Nursing ethics is often seen as taking a back seat to the more technical, psychomotor skills of nursing. When nurses do learn about ethics, it’s often in a context that teaches us to be kind angels that are there to heal the sins of the world. Indeed, new nurses tend to emerge from nursing school with the concepts of discipline and respect ringing in their ears. Too often, nurses aren’t taught the true nature of nursing. Instead, nurses graduate knowing to fear their managers, pour their sweat and tears into the systems in which they work, and never complain.

The very call of the profession is to be a united, coordinated and strong voice of health. Because Canadian nurses are public servants, numerous, organized, and with a broad body of health knowledge, Canadian nurses are uniquely positioned to serve this role. The way Dr. Stephany puts it in her class, nurses should graduate nursing school ready to not only do their day-to-day job, but also to change the world. In a sense, to care enough for the patient, whether it’s a single person or an entire society, to live not only one’s vocational life, but one’s entire life in the path of service to others.

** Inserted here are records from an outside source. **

This is an optimization exercise on Yosys and OpenROAD, whose aim is small area, not a production implementation. Only simulation tests tie the RTL to the original design; equivalence was not proved. Power and IR drop assume default switching activity.

==> flow/design.v (excerpt) <==
module ringSwitch #(
	parameter int InterNodeFifoDepth = 8,
	parameter int IntraNodeFifoDepth = 2
) (
	input  logic                                             clk,
	input  logic                                             reset,
	input  logic [ringPkg::NodeCount*ringPkg::DataWidth-1:0] inject,
	input  logic [ringPkg::NodeCount-1:0]                    injectReceive,
	input  logic [ringPkg::NodeCount-1:0]                    EjectSlotAvail,
	output logic [ringPkg::NodeCount*ringPkg::DataWidth-1:0] eject,
	output logic [ringPkg::NodeCount-1:0]                    ejectSend,
	output logic [ringPkg::NodeCount-1:0]                    InjectSlotAvail,
	output logic [ringPkg::NodeCount*ringPkg::UtilWidth-1:0] ClockwiseUtil,
	output logic [ringPkg::NodeCount*ringPkg::UtilWidth-1:0] CounterClockwiseUtil,
	output logic [ringPkg::NodeCount*ringPkg::UtilWidth-1:0] InjectUtil
);
	localparam int WindowWidth = $clog2(ringPkg::UtilWindow);
	logic [33:0] clockwiseData [ringPkg::NodeCount];
	logic [33:0] counterData [ringPkg::NodeCount];
	logic clockwiseSend [ringPkg::NodeCount];
	logic counterSend [ringPkg::NodeCount];
	logic clockwiseAvail [ringPkg::NodeCount];
	logic counterAvail [ringPkg::NodeCount];
	logic [WindowWidth-1:0] windowCnt;
	logic windowEnd;
	assign windowEnd = (windowCnt == WindowWidth'(ringPkg::UtilWindow - 1));
	always_ff @(posedge clk) begin
		if (reset) begin
			windowCnt <= '0;
		end else begin
			windowCnt <= windowCnt + 1'b1;
		end
	end
	for (genvar n = 0; n < ringPkg::NodeCount; n++) begin : gNode
		localparam int Prev = (n + ringPkg::NodeCount - 1) % ringPkg::NodeCount;
		localparam int Next = (n + 1) % ringPkg::NodeCount;
		ringRouter #(
			.SrcId(n),
			.InterNodeFifoDepth(InterNodeFifoDepth)
		) uRouter (
			.clk(clk),
			.reset(reset),
			.windowEnd(windowEnd),
  ...
Size: roughly 11000 cells after synthesis, roughly 4700 flip-flops, about 180000 um2 of cells after synthesis.
export LEC_CHECK = 0
export CAP_MARGIN = 20
export CORE_MARGIN = 2
export CORE_UTILIZATION = 60
export SLEW_MARGIN = 20
create_clock -name core_clock -period 8.0 [get_ports {clk}]
standard.sh (not shown) runs the stock make flow with config.mk's settings and CLKGATE_MAP_FILE= SYNTH_SCRIPT=/design/flow/synth_recipe.tcl, a recipe that flattens the netlist after the stock synthesis.
==> flow/flow/run.sh <==
#!/bin/bash
# Own layout flow: the standard flow (standard.sh, unchanged synthesis),
# with small port buffers, the resizer kept to small drive strengths after
# synthesis, and a clock tree without dummy loads built from clkbuf_8 leaf
# clusters. Each tool's output goes to a log file here (standard.log, and
# ORFS's per-step logs under orfs/logs).
set -euo pipefail
here="$(pwd)"
export BUFFER_PORTS_ARGS="-buffer_cell sky130_fd_sc_hd__buf_1"
export CTS_ARGS="-sink_clustering_enable -repair_clock_nets -dont_use_dummy_load -buf_list sky130_fd_sc_hd__clkbuf_8 -sink_clustering_size 16 -sink_clustering_max_diameter 60"
for step in GLOBAL_PLACE RESIZE REPAIR_TIMING_POST_PLACE CTS GLOBAL_ROUTE; do
  export PRE_${step}_TCL="$here/flow/dontuse.tcl"
done
bash standard.sh > standard.log 2>&1 || { tail -50 standard.log; exit 1; }
tail -5 standard.log
==> flow/flow/dontuse.tcl <==
set big {}
foreach lc [get_lib_cells sky130_fd_sc_hd__*] {
  set n [get_name $lc]
  if {[string match *clkbuf* $n]} continue
  if {[regexp {_(4|6|8|12|16)$} $n]} { lappend big $n }
}
set_dont_use $big
puts "dontuse.tcl: [llength $big] cells of drive 4 and up set dont_use"
Then changed:
--- a/flow/design.v
+++ b/flow/design.v
@@ -21,33 +21,35 @@
 	input  logic [Width-1:0]     pushData,
 	output logic [Width-1:0]     lastData,
 	output logic [HeadWidth-1:0] headData,
 	output logic                 notEmpty,
 	output logic                 hasRoom
 );
 	localparam int PtrWidth = $clog2(Depth);
 	localparam int CountWidth = $clog2(Depth + 1);
+	localparam logic [Width-1:0] InvMask = {{HeadWidth{1'b0}}, {(Width-HeadWidth){1'b1}}};
 	logic [Width-1:0] mem [Depth];
 	logic [PtrWidth-1:0] wrPtr;
 	logic [Depth-1:0] rdSel;
 	logic [CountWidth-1:0] count;
 	assign notEmpty = (count != '0);
 	assign hasRoom = (int'(count) <= Depth - 2);
 	always_comb begin
 		headData = '0;
 		lastData = '0;
 		for (int i = 0; i < Depth; i++) begin
-			headData = headData | (mem[i][Width-1 -: HeadWidth] & {HeadWidth{rdSel[i]}});
-			lastData = lastData | (mem[i] & {Width{rdSel[(i + 1) % Depth]}});
+			headData = headData | ((mem[i][Width-1 -: HeadWidth] ^ InvMask[Width-1 -: HeadWidth]) &
+				{HeadWidth{rdSel[i]}});
+			lastData = lastData | ((mem[i] ^ InvMask) & {Width{rdSel[(i + 1) % Depth]}});
 		end
 	end
 	always_ff @(posedge clk) begin
 		if (push) begin
-			mem[wrPtr] <= pushData;
+			mem[wrPtr] <= pushData ^ InvMask;
 		end
 	end
 	always_ff @(posedge clk) begin
 		if (reset) begin
 			wrPtr <= '0;
 			rdSel <= Depth'(1);
 			count <= '0;
 		end else begin
@@ -254,23 +256,18 @@
 		cwSentTransit <= cwTransit;
 		ccwSentTransit <= ccwTransit;
 	end
 	assign cwHopsNext = (cwLast[PW +: 2] == 2'd3) ? 2'd3 : cwLast[PW +: 2] - 2'd1;
 	assign ccwHopsNext = (ccwLast[PW +: 2] == 2'd3) ? 2'd3 : ccwLast[PW +: 2] - 2'd1;
 	assign ClockwiseOut = cwSentTransit ? {cwHopsNext, cwLast[PW-1:0]} : {injHops, injData[PW-1:0]};
 	assign CounterClockwiseOut = ccwSentTransit ? {ccwHopsNext, ccwLast[PW-1:0]} :
 		{injHops, injData[PW-1:0]};
-	always_comb begin
-		case (lastGrant)
-			2'd0:    eject[PW-1:0] = cwLast[PW-1:0];
-			2'd1:    eject[PW-1:0] = ccwLast[PW-1:0];
-			default: eject[PW-1:0] = injData[PW-1:0];
-		endcase
-	end
+	assign eject[PW-1:0] = (cwLast[PW-1:0] & {PW{lastGrant == 2'd0}}) |
+		(ccwLast[PW-1:0] & {PW{lastGrant == 2'd1}}) | (injData[PW-1:0] & {PW{lastGrant[1]}});
 	if (SrcId == 0) begin : gExit7
 		assign eject[ExitLsb +: ringPkg::NodeIdWidth] = (lastGrant == 2'd2) ?
 			injData[ExitLsb +: ringPkg::NodeIdWidth] : ringPkg::nodeId_t'(0);
 	end else begin : gExitN
 		assign eject[ExitLsb +: ringPkg::NodeIdWidth] = ringPkg::nodeId_t'(SrcId);
 	end
 	utilCounter uClockwiseUtil (
 		.clk(clk), .reset(reset), .windowEnd(windowEnd), .countEvent(ClockwiseSend),
What happened:
- Now the flow finished but failed the layout checks on antenna violations
- sequential share of layout area is higher by 0.72 points
- power decreases by 1.5%
- final cell count drops by 2.3%
- worst hold slack loses 0.0045 ns
- fmax goes down by 8.7%
- via count shrinks by 2.4%
- count of clock-buffer cells in the layout went down by 4
- die area fell by 1.5%

separate check: timing with driven ports:
Ports are ideal in the flow. The routed layouts listed here were re-timed in OpenROAD. Step 1, drivers: a clkbuf_16 drives clk and a buf_2 each remaining input, both assumed. Step 2 moves the port delays by t, midway between the first and last clock arrival at a register: inputs arrive t later, outputs are due t later. That takes back most of the time a late clock gives input paths. Three values: no drivers, after step 1, after step 2; two values: the first two.
run | t, ns | setup WS [ns] | latest minus earliest clock arrival (ns)
the first run | 1.151 | 2.278 / 2.180 / 3.033 | 0.114 / 0.114
the second run | 1.153 | 1.729 / 1.631 / 2.670 | 0.113 / 0.113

Understanding nursing ethics from a perspective of the Ethic of Care is a strong asset in this regard. While nurses share the objective domains of health with the rest of the healthcare system, their unique ability to provide a firm bridge into the subjective domains is what makes nurses an indispensable component of any healthy society.

Piotr Majkowski, RN, BSN
Nurse Case Manager in Community Mental Health
Vancouver Coastal Health Authority, BC Canada


Preface

“We do not live as isolated fragments, completely separate, but as parts of a great, dynamic, mutable whole.” Sharon Salzberg, author of Lovingkindness.

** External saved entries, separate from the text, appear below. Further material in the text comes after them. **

Context: an optimization exercise on an open-source flow, tuned for small area, a short achievable clock period and few clock cycles per item. The choices shown serve that exercise and are no tape-out recipe. Function was checked by simulation only, so behaviour that the tests miss may differ from the original. Power and IR drop assume default switching activity.

run 1:
Design pattern_date_time_parser_top, start of the top module:
module pattern_date_time_parser_top (
    input  logic                i_clk,
    input  logic                i_rst_n,
    input  logic                i_in_valid,
    output logic                o_in_stall,
    input  logic [8:0]          i_in_data,
    output logic                o_out_valid,
    input  logic                i_out_stall,
    output logic [50:0]         o_out_data,
    input  logic                i_cfg_wr_en,
    input  logic [0:0]          i_cfg_index,
    input  logic [63:0]         i_cfg_wdata
);
export LEC_CHECK = 0
export CAP_MARGIN = 20
export CORE_MARGIN = 2
export CORE_UTILIZATION = 55
export CTS_BUF_LIST = sky130_fd_sc_hd__clkbuf_8
export CTS_CLUSTER_SIZE = 30
export SLEW_MARGIN = 20
create_clock -name core_clock -period 10.5 [get_ports {i_clk}]
standard.sh (not shown) runs the stock make flow with config.mk's settings and CLKGATE_MAP_FILE= SYNTH_SCRIPT=/design/flow/synth_recipe.tcl, a recipe that flattens the netlist after the stock synthesis.
==> flow/flow/run.sh <==
#!/bin/bash
# Own layout flow: the standard ORFS flow (standard.sh), unchanged except
#  - port buffers use a small fast buffer cell (every port still gets one);
set -euo pipefail
export BUFFER_PORTS_ARGS="-buffer_cell sky130_fd_sc_hd__buf_2"
export SETUP_SLACK_MARGIN=7.3
bash standard.sh > standard.log 2>&1
Looking at the reports, run 1 completed the entire flow and the layout it produced met the timing, DRC and antenna checks.
Testbench counts of run 1, summed over its fixed seeds: cycles 233,137, chars 233,009.
Setup changes, run 1 to run 2
- CORE_UTILIZATION: 55 -> 40
[summary]
Run 1 and run 2 ended up with roughly the same combinational power.
Achievable clock frequency essentially unchanged between run 2 and run 1.
For reported max-cap violation count, run 1 and run 2 come out practically identical.
Min wire length across run 2 and run 1: run 2
Run 2 vs. run 1: proportion of power drawn by flip-flops and latches went down by 0.7 points.
## Diff of input files: run 3 against run 2
- a deleted CTS_BUF_LIST that had been sky130_fd_sc_hd__clkbuf_8
- a deleted CTS_CLUSTER_SIZE that had been 30
--- a/flow/flow/run.sh
+++ b/flow/flow/run.sh
@@ -4,4 +4,4 @@
 set -euo pipefail
 export BUFFER_PORTS_ARGS="-buffer_cell sky130_fd_sc_hd__buf_2"
-export SETUP_SLACK_MARGIN=7.3
+export SETUP_SLACK_MARGIN=7.5
 bash standard.sh > standard.log 2>&1
- Via count on run 3 is behind run 2.
- Diff run 2 -> run 3: worst-case vdd ir drop +29%, total area of multi-input combinational cells grew by 230 um^2, internal power consumption higher, post-layout total power moved up.
- Global-route usage was lower in the run labelled run 2.
- Compared to run 2, the routing of run 3 uses more wire.
- | instance count after placement with tap cells included | run 2 vs run 3 | ≈ equal |
- As far as first-pass iteration count of the detailed router goes, run 3 and run 2 are indistinguishable; the numbers are identical.

* * *

Setup of build 93:
Starting RTL as in the previous note.
export LEC_CHECK = 0
export CAP_MARGIN = 20
export CORE_MARGIN = 2
export CORE_UTILIZATION = 40
export SLEW_MARGIN = 20
create_clock -name core_clock -period 10.5 [get_ports {i_clk}]
==> flow/flow/run.sh <==
#!/bin/bash
# Own layout flow: the standard ORFS flow (standard.sh), unchanged except
#  - port buffers use a small fast buffer cell (every port still gets one);
set -euo pipefail
export BUFFER_PORTS_ARGS="-buffer_cell sky130_fd_sc_hd__buf_2"
export SETUP_SLACK_MARGIN=7.2
bash standard.sh > standard.log 2>&1
In summary, build 93 completed successfully, with a layout that passed the timing, DRC and antenna checks.
Testbench counts of build 93, summed over its fixed seeds: cycles 233,137, chars 233,009.
Here is what was changed in the inputs of build 98 compared with build 93.
--- a/flow/flow/run.sh
+++ b/flow/flow/run.sh
@@ -4,4 +4,4 @@
 set -euo pipefail
 export BUFFER_PORTS_ARGS="-buffer_cell sky130_fd_sc_hd__buf_2"
-export SETUP_SLACK_MARGIN=7.2
+export SETUP_SLACK_MARGIN=6.8
 bash standard.sh > standard.log 2>&1
- Build 98 | stages: all done | timing, DRC, antenna: all pass
- | routed wire length on met3 | build 98 vs build 93 | 12% lower |
- There was hardly any difference in multi-input combinational cell count between build 93 and build 98.
- Build 93 consumes more power than build 98.
- [compare] base=build 93 new=build 98: buffering overhead has decreased; first-iteration DRC count has decreased; time the worst path needs with I/O delays and setup has increased; headroom to the max-slew limit has increased.
- For the critical path depth, build 98 came in 1 higher than build 93 did.
- Relative to build 93, utilization has gone down in build 98.
- Build 98 vs build 93, start point of the critical path: u_parse.r_idx[3]$_SDFFE_PN0P_ vs i_out_stall
The inputs of build 89 differ from those of build 98 as listed below.
--- a/flow/flow/run.sh
+++ b/flow/flow/run.sh
@@ -4,4 +4,4 @@
 set -euo pipefail
 export BUFFER_PORTS_ARGS="-buffer_cell sky130_fd_sc_hd__buf_2"
-export SETUP_SLACK_MARGIN=6.8
+export SETUP_SLACK_MARGIN=7.1
 bash standard.sh > standard.log 2>&1
- Across both runs, post-route core utilization was higher for build 89 than for build 98.
- Number of filler cells placed in the layout: build 89 vs build 98 — no meaningful difference
- The run with more routed wire is build 89, not build 98.
- Going from build 98 to build 89, the part of the cycle the worst path needs was found to have gone down by 2.7 points.

[port drivers added, routing unchanged]
How much do the figures lean on ideal ports? The routed layouts below were timed once more, with nothing changed but the port constraints. Step 1, drivers: a clkbuf_16 drives i_clk and a buf_2 each remaining input, both assumed. Step 2 adds t to the input delays and takes it off the output delays; t is the mean of the earliest and latest rising clock arrival at the registers after step 1. Input paths then give back, and output paths get back, about the clock's delay inside the block. a / b / c = ideal ports / drivers / drivers and shift; a / b = the first two.
| run | t (ns) | setup slack, ns | worst hold slack (ns) | clock arrival spread, ns |
|---|---|---|---|---|
| run 1 | 0.506 | 7.360 / 7.320 / 6.875 | 0.463 / 0.463 / 0.463 | 0.021 / 0.021 |
| run 2 | 0.504 | 7.358 / 7.315 / 6.908 | 0.454 / 0.454 / 0.454 | 0.019 / 0.019 |
| run 3 | 0.477 | 7.443 / 7.397 / 7.092 | 0.465 / 0.465 / 0.465 | 0.011 / 0.011 |
| build 93 | 0.479 | 7.281 / 7.309 / 6.829 | 0.456 / 0.456 / 0.456 | 0.011 / 0.011 |
| build 98 | 0.476 | 6.941 / 6.941 / 6.613 | 0.457 / 0.457 / 0.457 | 0.013 / 0.013 |
| build 89 | 0.482 | 7.228 / 7.215 / 6.772 | 0.451 / 0.451 / 0.451 | 0.021 / 0.020 |
After both steps setup and hold are still met in every run listed. The setup slack of run 1, which loses most, moves by -0.040 ns with the drivers and by -0.485 ns with both steps.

The ethic of care is the moral imperative to act justly. It has been almost thirty years since the ethic of care began to inform moral decision making in nursing. I chose to write about this topic because it is as valid for nursing today as it was at its inception. Nurses are still the ones who spend a great deal of time directly caring for others, not just by administering medications and treatments but also through touching, feeling, sensing and listening to what is said and what remains untold. In the writing of this textbook I have endeavoured to inspire nurses to be as compassionate and integral as they can be, so that they will leave every encounter with another human being, better than when they first arrived.

As a nurse and psychologist, I have sought to bring a slightly different voice to the subject of the ethic of care, one that marries the richness of the wisdom from both professions. The intertwining of the two sources is evident throughout the pages of this book, and made real through the application of scholarly knowledge; the telling of compelling stories of lived experiences; and through the application of what is learned.

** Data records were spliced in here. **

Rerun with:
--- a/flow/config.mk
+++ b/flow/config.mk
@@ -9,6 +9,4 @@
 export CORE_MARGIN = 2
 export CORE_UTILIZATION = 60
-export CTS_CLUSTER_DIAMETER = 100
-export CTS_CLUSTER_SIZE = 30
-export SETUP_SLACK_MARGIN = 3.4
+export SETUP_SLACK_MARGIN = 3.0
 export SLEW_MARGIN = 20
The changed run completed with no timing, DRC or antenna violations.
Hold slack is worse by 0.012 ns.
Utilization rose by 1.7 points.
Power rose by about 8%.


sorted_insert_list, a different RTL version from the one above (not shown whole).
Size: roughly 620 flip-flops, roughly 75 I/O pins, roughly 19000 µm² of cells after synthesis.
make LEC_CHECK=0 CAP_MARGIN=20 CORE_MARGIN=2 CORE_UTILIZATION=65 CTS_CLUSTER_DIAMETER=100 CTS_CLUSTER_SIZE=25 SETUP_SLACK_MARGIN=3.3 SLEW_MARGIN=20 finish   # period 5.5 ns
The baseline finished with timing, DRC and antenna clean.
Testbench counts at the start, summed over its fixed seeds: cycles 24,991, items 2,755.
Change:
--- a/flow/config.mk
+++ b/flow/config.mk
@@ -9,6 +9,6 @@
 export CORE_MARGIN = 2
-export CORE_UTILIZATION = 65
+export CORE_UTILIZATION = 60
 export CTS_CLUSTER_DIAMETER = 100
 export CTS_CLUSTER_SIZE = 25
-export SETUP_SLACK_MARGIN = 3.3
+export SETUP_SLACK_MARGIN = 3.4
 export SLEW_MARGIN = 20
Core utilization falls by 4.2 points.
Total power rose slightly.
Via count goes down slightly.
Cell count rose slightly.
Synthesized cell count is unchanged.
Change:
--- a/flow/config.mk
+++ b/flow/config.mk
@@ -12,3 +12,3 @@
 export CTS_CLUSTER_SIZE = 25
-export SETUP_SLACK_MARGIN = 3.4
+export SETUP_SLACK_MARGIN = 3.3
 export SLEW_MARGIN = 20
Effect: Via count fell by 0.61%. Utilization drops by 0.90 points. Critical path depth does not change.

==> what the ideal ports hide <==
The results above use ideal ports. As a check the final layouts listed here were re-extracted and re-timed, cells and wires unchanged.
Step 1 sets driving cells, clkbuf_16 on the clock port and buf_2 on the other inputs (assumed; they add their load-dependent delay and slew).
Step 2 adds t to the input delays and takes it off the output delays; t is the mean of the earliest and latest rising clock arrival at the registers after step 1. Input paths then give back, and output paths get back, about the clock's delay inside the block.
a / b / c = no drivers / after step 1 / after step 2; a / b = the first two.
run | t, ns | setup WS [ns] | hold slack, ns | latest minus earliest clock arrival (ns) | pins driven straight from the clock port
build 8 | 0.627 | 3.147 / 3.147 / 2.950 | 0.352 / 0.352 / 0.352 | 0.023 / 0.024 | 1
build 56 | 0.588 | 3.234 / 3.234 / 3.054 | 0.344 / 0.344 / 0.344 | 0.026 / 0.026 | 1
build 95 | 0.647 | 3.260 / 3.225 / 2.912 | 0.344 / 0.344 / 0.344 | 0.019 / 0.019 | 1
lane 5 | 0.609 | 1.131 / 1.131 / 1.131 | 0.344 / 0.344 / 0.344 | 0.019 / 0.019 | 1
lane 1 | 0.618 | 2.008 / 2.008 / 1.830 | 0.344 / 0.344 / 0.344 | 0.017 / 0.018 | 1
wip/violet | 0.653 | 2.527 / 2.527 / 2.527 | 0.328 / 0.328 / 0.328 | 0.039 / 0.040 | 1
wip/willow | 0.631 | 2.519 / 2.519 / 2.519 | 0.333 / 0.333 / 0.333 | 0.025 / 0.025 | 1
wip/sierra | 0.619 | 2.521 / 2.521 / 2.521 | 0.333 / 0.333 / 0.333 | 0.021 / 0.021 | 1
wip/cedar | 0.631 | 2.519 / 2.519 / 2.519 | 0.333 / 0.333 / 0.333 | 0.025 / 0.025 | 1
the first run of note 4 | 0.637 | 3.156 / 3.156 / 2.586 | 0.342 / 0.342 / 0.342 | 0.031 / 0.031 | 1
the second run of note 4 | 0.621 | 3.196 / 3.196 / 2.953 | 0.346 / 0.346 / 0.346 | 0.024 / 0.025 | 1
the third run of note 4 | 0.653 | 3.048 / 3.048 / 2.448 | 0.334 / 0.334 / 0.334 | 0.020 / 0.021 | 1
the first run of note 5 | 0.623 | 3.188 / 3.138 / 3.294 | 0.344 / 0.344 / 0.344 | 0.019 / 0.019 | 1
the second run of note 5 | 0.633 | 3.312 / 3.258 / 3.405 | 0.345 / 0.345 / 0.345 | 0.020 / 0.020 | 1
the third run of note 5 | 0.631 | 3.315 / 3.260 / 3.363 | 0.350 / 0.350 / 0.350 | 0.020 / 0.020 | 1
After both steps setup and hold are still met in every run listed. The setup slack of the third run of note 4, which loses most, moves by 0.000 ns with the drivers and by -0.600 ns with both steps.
What follows belongs to an exercise in optimizing a design on an open flow for small area and few clock cycles per item; a production flow would make more cautious choices.
The RTL was checked by simulation tests, not by an equivalence proof against the original design.

== v43 ==
==> flow/design.v (excerpt) <==
module h2o_serial_accum (
  input  logic               clk,
  input  logic               rst_n,
  input  logic signed [31:0] h_data,
  input  logic               h_valid,
  input  logic               h_last,
  output logic               h_ready,
  output logic signed [31:0] y_data,
  output logic               y_valid,
  input  logic               y_ready,
  output logic               frame_err
);
Size: ~41 flip-flops.
clock: 8.0 ns
lec_check: 0
cap_margin: 20
core_margin: 2
core_utilization: 40
slew_margin: 20
synth_hierarchical: 1
synth_minimum_keep_size: 0
standard.sh (not shown) runs the stock make flow with config.mk's settings and CLKGATE_MAP_FILE= SYNTH_SCRIPT=/design/flow/synth_recipe.tcl, a recipe that flattens the netlist after the stock synthesis.
==> flow/flow/run.sh <==
#!/bin/bash
# The standard layout, with the smallest buffer on each port.
set -euo pipefail
export BUFFER_PORTS_ARGS="-buffer_cell sky130_fd_sc_hd__buf_1"
bash standard.sh > standard.log 2>&1
The final layout from v43, which completed every stage, passed the timing, design-rule and antenna checks at the end of the flow.
Testbench counts of v43, summed over its fixed seeds: cycles 10,248, frames 512.
Input changes introduced in v1 (baseline for comparison: v43):
Settings: setting PLACE_DENSITY to 0.4 for the first time; setting CELL_PAD_IN_SITES_GLOBAL_PLACEMENT to 1 for the first time; setting CELL_PAD_IN_SITES_DETAIL_PLACEMENT to 1 for the first time.
v1 finished end to end and its layout was clean on timing, DRC and antenna. Against v43 as the reference, v1 delivers a higher global-route usage. v1 has synthesis-to-layout area growth above what v43 had. For the worst setup margin, v1 came in 0.15 ns higher than v43 did. Compared with v43, v1 shows final cell area excluding filler cells that has gone up slightly. v1 and v43 ended up with nearly the same sequential share of cell area. As far as clock-pin slew on the worst setup and hold paths is concerned, v43 and v1 perform about the same. Against v43 as the reference, v1 delivers a higher hold slack. Sort v1 and v43 by layout cell share with drive strength beyond 1 desc -> top: v1.
--- input diff v1..v10 ---
Settings: removing CELL_PAD_IN_SITES_DETAIL_PLACEMENT (formerly 1); removing CELL_PAD_IN_SITES_GLOBAL_PLACEMENT (formerly 1); removing PLACE_DENSITY (formerly 0.4).
==> flow/flow/run.sh <==
#!/bin/bash
# The standard layout with buf_2 on each input port and buf_1 on each
# output port (flow/ports.tcl).
set -euo pipefail
export PRE_GLOBAL_PLACE_TCL="$PWD/flow/ports.tcl"
bash standard.sh > standard.log 2>&1
==> flow/flow/ports.tcl (new file) <==
# Sourced before global placement (PRE_GLOBAL_PLACE_TCL). Every port still
# gets one buffer; inputs, which fan out widely, get buf_2 and outputs buf_1.
rename buffer_ports my_orig_buffer_ports
proc buffer_ports { args } {
  my_orig_buffer_ports -inputs -buffer_cell sky130_fd_sc_hd__buf_2
  my_orig_buffer_ports -outputs -buffer_cell sky130_fd_sc_hd__buf_1
}
[summary]
The non-clock buffer count in v10 was lower than what v1 gave. v1 ended up with more cell instances than v10 did. Diff v1 -> v10: routed wire length shows a reduction of about 12%. As far as number of distinct standard cells referenced by the synthesized netlist goes, v1 and v10 are indistinguishable; the numbers are identical. On share of final-layout standard cells stronger than drive strength 1, v1 tracks v10 almost exactly. v10 reports its capture point of the worst path as r_acc[33]$_DFF_P_ while v1 reports r_acc[7]$_DFF_P_. v10 vs. v1: routed length on met2 went down about 12%; final hold slack went up 0.011 ns; met2 demand-to-capacity share in global routing went down 6.2 points.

I have also approached the ethic of care from the perspective of a nurse educator. My belief is that a good teacher does not merely impart knowledge but stirs up a passionate desire in their students to want to learn. I seek to challenge my students and have them question their preconceived assumptions and beliefs in order to open their eyes and minds to something more. Ultimately, my goal is to motivate the nurses of today and tomorrow to become responsible stewards who will shape the future and make it better, not just for some of us, but for all of us. In this fashion nurses will personify the wise advice of Mahatma Gandhi and, “Be the change you want to see in the world.”

A small editing note is needed. Throughout the writing of this textbook the term client is used more often than patient but both concepts are meant to interchangeably represent client and patient groups.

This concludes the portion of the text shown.